Is there a way to train just part of an author's name?

I subscribe to several of the former Gawker sites, and they frequently cross-post on each other’s pages.

For example, I might get an io9 article in my io9 feed, but then it gets shared to Gizmodo and I get it in my Gizmodo feed as well.

As near as I can tell, the only differentiation between the two stories is in the Author field: in my example above, the Gizmodo example would have as the author “John Smith on io9, shared by Jane Jones to Gizmodo.”

If I could train just the “on io9, shared by” part of the Author field, I’d be able to weed these out. Unfortunately, I don’t think the Author field can be trained in part. Is there a way I’m not seeing?

1 Like

(I’m aware that I could just start blocking every iteration of these I see and eventually get most of them, but that feels like an inelegant game of Whack-A-Mole. I just thought I’d check to see if there was a better way first.)

I would love to see some ML around single-sourcing articles. There’s so much cannibalism going on these days that I’ve been considering unfollowing some of the more prominent offenders. I wonder if Sam’s got that kind of time, it would really be a killer feature though. (To down vote items that I’ve already seen the original source for, or to promote the original source in favor of a linked-list entry.)

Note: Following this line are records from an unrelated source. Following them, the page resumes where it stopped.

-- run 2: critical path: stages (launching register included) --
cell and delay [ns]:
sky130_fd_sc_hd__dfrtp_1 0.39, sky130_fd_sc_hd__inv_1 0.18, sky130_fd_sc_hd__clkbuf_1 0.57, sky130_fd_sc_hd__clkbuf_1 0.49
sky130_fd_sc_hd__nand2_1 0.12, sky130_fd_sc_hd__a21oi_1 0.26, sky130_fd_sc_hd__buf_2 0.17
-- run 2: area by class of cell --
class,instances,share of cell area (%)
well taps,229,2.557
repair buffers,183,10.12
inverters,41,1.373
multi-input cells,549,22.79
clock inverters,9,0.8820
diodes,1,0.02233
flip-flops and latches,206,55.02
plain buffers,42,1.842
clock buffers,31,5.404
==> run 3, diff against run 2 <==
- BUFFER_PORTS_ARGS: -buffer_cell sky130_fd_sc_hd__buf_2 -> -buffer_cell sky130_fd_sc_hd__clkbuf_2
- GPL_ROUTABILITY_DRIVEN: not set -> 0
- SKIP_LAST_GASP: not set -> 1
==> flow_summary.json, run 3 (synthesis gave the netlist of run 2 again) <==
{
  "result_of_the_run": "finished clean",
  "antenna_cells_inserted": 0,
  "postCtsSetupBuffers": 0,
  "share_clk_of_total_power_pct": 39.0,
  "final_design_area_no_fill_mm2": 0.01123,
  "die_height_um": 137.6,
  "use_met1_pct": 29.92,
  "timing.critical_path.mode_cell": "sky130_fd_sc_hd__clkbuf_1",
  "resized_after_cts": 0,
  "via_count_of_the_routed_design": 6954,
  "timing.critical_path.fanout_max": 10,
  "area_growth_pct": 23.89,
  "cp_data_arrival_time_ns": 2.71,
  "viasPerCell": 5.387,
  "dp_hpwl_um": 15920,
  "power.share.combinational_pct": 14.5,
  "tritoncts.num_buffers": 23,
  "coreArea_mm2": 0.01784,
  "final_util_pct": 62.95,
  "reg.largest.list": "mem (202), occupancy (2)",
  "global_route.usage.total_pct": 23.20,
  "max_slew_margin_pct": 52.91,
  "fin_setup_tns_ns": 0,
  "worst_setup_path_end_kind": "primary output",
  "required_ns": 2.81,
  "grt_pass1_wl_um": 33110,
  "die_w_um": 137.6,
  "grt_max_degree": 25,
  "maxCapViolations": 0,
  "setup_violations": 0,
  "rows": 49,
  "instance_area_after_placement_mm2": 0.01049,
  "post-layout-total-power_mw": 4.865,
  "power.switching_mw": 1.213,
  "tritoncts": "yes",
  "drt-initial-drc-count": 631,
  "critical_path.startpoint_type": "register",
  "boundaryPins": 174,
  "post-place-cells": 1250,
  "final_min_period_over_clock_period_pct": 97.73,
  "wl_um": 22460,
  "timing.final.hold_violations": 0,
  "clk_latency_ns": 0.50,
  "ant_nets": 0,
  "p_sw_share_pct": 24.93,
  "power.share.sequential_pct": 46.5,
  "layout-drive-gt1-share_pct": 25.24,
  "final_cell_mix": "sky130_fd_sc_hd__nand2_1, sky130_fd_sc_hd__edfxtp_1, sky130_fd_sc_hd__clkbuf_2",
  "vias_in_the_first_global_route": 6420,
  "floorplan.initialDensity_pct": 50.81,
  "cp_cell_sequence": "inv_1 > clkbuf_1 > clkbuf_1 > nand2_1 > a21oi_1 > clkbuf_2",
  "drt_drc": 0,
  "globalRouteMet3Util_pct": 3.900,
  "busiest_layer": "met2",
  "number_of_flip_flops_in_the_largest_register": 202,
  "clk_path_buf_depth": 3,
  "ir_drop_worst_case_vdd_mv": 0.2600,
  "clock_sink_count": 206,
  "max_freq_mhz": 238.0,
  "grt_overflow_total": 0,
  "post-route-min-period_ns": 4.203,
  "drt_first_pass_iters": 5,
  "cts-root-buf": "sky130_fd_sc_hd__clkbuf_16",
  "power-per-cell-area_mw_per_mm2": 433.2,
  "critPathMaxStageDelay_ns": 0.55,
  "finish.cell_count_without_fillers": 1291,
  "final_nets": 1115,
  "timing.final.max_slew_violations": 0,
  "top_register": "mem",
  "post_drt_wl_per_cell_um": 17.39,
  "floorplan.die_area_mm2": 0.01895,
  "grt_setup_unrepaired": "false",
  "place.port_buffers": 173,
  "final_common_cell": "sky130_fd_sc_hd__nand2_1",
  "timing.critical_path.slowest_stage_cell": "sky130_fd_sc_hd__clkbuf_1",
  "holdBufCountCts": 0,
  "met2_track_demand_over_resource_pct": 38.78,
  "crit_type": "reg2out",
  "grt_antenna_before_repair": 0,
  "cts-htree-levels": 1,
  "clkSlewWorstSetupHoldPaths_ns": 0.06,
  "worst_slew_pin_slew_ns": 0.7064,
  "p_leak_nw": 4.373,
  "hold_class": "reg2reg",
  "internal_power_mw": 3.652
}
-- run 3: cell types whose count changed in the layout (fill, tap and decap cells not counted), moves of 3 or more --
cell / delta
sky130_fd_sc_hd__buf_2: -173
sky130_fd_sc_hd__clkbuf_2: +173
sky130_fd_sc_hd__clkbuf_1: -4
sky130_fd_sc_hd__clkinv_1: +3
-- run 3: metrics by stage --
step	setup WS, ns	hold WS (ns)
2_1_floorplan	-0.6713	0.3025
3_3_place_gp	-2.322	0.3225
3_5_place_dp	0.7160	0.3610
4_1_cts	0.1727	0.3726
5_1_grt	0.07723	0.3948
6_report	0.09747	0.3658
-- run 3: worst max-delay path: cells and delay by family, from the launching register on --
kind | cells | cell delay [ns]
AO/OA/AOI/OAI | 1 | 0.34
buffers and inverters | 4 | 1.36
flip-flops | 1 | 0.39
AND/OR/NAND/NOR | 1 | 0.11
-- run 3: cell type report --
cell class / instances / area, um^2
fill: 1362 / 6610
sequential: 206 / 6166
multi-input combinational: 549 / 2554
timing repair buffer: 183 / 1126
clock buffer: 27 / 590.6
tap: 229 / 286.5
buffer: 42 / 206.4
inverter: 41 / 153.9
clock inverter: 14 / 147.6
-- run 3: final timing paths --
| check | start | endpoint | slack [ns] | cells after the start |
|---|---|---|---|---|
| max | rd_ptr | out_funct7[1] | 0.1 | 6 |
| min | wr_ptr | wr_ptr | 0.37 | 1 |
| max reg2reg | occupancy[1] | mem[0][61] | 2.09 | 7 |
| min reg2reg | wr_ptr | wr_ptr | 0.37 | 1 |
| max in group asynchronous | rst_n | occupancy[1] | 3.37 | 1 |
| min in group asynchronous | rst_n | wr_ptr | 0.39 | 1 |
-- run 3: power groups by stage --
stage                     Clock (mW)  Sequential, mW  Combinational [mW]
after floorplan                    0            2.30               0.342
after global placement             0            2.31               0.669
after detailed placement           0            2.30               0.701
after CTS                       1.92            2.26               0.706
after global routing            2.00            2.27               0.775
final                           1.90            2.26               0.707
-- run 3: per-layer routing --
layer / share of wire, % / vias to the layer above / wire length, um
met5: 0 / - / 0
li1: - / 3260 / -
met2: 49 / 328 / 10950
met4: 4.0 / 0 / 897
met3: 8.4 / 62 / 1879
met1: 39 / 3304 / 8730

I’ve wanted this functionality for a while, too. I follow a couple of news sites that include various wire content along with their local content. Their author fields might contain “J. Reporter, The Somewhere Gazette” or “M. Writer, The Associated Press” and often double/triple bylines like “A. Smith, D. Jones and T. Johnson, The Somewhere Gazette.” I tried training every individual permutation, and it was endless, frustrating whack-a-mole (because there are thousands of wire-service reporters). I want to thumbs-up anything with “Somewhere Gazette” and thumbs-down “Associated Press.”

1 Like

Any news on this? Would love being able to cull the duplicates in some way.

1 Like